Aller au contenu

Page:Weil - La Connaissance surnaturelle, 1950.djvu/83

La bibliothèque libre.
Le texte de cette page a été corrigé et est conforme au fac-similé.

Ils ont la même limite, l’abdication constituée par l’acte créateur de Dieu.

Nous effaçons cette limite en abdiquant à notre tour notre existence de créatures.

« Vous rendre tout le sang que vous m’avez donné. »


On ne peut pas tuer un homme à moins de nécessité absolue quand on a compris que tout homme enferme la possibilité d’une chose aussi sublime. Quand on a fait couler son sang, lui ne peut plus le rendre.

Dieu seul sait si la possibilité se prolonge après la mort. Il a voulu que nous l’ignorions.


Le malheureux agenouillé qui implore la vie dit, sans s’en rendre compte lui-même : Laisse-moi encore le temps de devenir parfait. Ne me supprime pas ayant eu si peu de part au bien.

Comment celui qui aime Dieu n’entendrait-il pas une telle supplication ?

Dieu seul sait ce qui se passe si le malheureux n’est pas entendu, s’il est tué.

La révélation à Noé : « Tout ce qui répand le sang de l’homme devra en rendre compte. »

Fragment de la sagesse préhistorique. Il doit y avoir là un abîme de signification insondablement profonde.
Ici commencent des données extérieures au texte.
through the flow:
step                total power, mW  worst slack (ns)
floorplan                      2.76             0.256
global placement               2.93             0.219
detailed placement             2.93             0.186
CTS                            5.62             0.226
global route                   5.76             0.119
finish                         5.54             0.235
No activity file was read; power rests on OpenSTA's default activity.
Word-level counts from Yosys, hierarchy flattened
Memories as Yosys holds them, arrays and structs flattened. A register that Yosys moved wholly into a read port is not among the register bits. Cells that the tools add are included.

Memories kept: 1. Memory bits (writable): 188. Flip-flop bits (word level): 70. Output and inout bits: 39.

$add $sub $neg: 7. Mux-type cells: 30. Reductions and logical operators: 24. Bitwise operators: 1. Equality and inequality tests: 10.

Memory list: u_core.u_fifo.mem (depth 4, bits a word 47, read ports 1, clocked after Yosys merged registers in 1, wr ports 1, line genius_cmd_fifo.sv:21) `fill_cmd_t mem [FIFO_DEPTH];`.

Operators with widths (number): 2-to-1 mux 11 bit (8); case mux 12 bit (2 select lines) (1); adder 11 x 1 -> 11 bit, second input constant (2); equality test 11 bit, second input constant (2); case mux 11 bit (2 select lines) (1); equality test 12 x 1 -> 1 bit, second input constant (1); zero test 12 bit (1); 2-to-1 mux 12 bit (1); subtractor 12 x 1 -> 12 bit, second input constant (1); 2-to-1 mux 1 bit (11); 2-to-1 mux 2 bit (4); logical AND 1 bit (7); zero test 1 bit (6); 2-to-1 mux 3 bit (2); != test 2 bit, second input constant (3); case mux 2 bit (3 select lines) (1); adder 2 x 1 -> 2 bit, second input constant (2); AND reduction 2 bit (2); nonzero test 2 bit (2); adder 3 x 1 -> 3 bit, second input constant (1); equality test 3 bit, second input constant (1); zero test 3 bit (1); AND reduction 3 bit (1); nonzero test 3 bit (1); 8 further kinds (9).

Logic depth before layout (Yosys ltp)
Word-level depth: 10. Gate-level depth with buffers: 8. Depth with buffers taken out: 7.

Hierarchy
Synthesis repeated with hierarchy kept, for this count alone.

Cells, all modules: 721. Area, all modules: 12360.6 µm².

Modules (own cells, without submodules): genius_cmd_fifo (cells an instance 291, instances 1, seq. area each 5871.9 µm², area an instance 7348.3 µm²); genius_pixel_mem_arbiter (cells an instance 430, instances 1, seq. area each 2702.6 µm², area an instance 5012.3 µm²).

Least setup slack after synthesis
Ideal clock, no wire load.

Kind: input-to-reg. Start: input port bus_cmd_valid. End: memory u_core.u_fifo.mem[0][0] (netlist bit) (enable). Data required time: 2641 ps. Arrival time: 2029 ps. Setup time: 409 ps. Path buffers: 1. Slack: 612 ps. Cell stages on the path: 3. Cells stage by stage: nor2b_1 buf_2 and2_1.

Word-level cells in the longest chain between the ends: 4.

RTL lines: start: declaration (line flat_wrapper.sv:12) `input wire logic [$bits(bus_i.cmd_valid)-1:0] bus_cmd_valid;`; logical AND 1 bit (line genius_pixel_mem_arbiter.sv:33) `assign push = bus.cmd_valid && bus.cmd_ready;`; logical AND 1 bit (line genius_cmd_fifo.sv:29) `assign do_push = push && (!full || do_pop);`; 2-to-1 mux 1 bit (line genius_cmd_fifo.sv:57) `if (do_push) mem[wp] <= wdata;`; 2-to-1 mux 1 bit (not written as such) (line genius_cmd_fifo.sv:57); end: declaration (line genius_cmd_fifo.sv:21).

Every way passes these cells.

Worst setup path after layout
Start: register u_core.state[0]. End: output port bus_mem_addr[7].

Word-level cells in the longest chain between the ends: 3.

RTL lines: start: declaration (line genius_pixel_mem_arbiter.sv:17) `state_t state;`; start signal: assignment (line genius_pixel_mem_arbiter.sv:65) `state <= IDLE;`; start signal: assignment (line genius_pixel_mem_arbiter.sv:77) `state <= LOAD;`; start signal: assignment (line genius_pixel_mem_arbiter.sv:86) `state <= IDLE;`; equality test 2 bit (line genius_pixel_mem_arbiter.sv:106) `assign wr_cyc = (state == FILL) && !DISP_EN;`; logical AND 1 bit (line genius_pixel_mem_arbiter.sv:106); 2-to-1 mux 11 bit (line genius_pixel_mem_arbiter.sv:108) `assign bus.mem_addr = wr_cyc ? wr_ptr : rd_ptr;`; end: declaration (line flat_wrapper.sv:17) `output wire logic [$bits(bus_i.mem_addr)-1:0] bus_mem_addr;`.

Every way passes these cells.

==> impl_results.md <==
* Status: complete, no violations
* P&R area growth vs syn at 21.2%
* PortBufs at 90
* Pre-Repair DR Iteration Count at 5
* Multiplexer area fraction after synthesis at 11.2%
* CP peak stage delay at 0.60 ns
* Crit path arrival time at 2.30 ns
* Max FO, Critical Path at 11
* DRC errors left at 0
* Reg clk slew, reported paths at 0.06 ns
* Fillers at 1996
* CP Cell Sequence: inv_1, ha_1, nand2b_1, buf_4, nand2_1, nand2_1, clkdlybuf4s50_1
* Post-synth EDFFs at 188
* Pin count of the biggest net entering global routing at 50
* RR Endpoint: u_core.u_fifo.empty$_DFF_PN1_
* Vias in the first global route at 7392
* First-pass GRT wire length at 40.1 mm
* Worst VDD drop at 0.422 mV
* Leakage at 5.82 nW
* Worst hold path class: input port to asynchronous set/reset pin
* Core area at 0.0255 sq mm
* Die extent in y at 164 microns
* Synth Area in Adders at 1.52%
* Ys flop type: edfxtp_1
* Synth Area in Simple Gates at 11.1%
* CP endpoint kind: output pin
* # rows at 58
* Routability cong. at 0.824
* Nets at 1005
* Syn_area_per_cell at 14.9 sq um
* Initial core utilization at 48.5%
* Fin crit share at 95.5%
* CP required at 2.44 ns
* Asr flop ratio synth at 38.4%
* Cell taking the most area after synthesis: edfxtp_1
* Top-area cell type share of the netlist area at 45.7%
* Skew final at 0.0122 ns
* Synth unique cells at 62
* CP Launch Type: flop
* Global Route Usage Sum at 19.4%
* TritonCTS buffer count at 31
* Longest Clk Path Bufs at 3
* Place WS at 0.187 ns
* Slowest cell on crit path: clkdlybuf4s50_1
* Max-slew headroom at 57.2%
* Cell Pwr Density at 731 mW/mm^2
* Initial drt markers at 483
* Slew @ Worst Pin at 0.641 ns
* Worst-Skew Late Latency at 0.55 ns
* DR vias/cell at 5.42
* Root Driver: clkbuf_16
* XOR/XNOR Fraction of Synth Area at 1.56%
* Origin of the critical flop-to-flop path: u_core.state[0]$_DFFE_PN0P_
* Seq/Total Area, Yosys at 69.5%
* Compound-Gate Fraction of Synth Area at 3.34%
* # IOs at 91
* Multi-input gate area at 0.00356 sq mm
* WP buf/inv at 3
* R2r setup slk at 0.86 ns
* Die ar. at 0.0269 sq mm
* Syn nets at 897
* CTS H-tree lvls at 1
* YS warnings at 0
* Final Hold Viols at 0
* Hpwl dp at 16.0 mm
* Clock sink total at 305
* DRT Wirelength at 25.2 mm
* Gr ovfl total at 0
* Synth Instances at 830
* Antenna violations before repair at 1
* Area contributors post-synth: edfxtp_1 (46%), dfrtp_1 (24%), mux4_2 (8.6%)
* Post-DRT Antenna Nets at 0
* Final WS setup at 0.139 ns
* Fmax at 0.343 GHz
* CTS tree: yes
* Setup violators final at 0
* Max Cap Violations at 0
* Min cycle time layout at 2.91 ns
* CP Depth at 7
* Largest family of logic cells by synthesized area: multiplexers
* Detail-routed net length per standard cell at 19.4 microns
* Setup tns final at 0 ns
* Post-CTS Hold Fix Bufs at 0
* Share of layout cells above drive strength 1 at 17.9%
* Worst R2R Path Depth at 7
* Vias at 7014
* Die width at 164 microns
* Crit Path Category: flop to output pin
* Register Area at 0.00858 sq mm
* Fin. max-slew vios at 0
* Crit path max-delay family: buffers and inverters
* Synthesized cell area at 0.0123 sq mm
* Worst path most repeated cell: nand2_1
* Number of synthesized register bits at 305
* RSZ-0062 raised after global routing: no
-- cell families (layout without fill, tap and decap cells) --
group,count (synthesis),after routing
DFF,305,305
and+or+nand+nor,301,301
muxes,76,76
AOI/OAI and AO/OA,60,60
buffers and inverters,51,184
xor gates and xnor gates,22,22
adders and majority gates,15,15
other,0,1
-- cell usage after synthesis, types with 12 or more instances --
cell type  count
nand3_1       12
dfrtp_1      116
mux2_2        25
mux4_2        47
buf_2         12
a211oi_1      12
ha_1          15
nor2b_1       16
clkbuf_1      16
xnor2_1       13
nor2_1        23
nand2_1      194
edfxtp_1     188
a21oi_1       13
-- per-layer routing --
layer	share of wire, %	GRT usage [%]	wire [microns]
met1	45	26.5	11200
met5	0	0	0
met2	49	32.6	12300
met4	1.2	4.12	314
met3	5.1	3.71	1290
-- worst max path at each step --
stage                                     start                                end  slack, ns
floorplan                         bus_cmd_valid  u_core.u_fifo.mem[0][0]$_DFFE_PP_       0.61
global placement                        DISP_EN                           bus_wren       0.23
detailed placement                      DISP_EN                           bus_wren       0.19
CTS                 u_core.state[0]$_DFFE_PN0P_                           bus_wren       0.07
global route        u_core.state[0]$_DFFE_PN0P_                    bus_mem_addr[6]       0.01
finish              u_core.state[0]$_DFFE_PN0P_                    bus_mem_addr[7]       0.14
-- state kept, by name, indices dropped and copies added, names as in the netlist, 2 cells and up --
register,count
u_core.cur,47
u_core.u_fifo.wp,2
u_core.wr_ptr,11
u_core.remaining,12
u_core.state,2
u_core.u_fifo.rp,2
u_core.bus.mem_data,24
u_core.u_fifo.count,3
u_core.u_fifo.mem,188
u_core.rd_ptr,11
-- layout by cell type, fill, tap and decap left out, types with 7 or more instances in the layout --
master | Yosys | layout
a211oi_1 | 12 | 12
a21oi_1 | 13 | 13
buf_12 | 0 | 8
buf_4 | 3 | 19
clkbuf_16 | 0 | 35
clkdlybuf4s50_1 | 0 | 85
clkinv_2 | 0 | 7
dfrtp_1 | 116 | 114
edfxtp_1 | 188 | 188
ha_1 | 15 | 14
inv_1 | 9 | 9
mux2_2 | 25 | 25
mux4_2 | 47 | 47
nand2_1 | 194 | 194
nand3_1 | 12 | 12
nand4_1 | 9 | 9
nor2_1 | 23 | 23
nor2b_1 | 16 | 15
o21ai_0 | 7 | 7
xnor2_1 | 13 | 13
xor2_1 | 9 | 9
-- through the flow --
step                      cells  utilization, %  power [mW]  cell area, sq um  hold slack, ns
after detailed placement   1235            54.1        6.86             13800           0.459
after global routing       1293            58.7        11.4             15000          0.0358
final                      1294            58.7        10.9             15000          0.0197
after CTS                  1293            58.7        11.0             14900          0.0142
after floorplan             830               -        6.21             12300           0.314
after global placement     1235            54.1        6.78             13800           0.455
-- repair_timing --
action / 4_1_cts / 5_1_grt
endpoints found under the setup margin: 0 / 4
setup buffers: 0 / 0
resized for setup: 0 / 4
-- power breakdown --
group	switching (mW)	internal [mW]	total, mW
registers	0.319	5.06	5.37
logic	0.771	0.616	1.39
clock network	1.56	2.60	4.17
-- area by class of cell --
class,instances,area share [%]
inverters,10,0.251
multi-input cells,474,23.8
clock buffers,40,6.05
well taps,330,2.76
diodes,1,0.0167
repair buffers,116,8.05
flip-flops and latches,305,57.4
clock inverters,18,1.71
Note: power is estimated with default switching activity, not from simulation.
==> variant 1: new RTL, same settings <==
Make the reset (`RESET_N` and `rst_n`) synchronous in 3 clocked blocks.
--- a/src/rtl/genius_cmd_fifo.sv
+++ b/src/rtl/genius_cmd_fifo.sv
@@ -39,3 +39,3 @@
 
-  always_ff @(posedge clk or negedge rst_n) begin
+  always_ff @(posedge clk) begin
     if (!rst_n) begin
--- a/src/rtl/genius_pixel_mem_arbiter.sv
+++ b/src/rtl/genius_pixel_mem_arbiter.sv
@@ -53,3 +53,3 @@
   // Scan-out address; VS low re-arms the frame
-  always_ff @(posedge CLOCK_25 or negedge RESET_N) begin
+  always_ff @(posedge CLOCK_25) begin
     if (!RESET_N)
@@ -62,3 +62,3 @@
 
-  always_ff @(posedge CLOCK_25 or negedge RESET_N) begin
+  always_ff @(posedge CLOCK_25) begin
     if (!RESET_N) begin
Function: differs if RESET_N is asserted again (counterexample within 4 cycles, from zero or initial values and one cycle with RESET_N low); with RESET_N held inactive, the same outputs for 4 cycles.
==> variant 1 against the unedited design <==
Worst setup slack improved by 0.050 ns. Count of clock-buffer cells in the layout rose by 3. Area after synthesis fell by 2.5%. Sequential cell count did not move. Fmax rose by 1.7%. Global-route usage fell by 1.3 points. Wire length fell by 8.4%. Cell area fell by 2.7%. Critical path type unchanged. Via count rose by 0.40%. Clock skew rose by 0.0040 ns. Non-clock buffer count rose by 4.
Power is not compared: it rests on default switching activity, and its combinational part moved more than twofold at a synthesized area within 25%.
Mais quelle signification ? À méditer.

L’impossibiilté dans le raisonnement mathématique (démonstration par l’absurde, à quoi les autres se ramènent), le jamais dans la vie morale transportent du temps dans l’éternité.

La négation est le passage dans l’éternel.

« Je ne ferai jamais cela. » Ces quelques mots, qu’on prononce en quelques secondes, enferment une durée perpétuelle.

Jamais a cette propriété, non pas toujours. « Je ferai toujours cela » n’a en fait aucun sens.

C’est pourquoi la confession justificative du Livre des Morts égyptien est négative.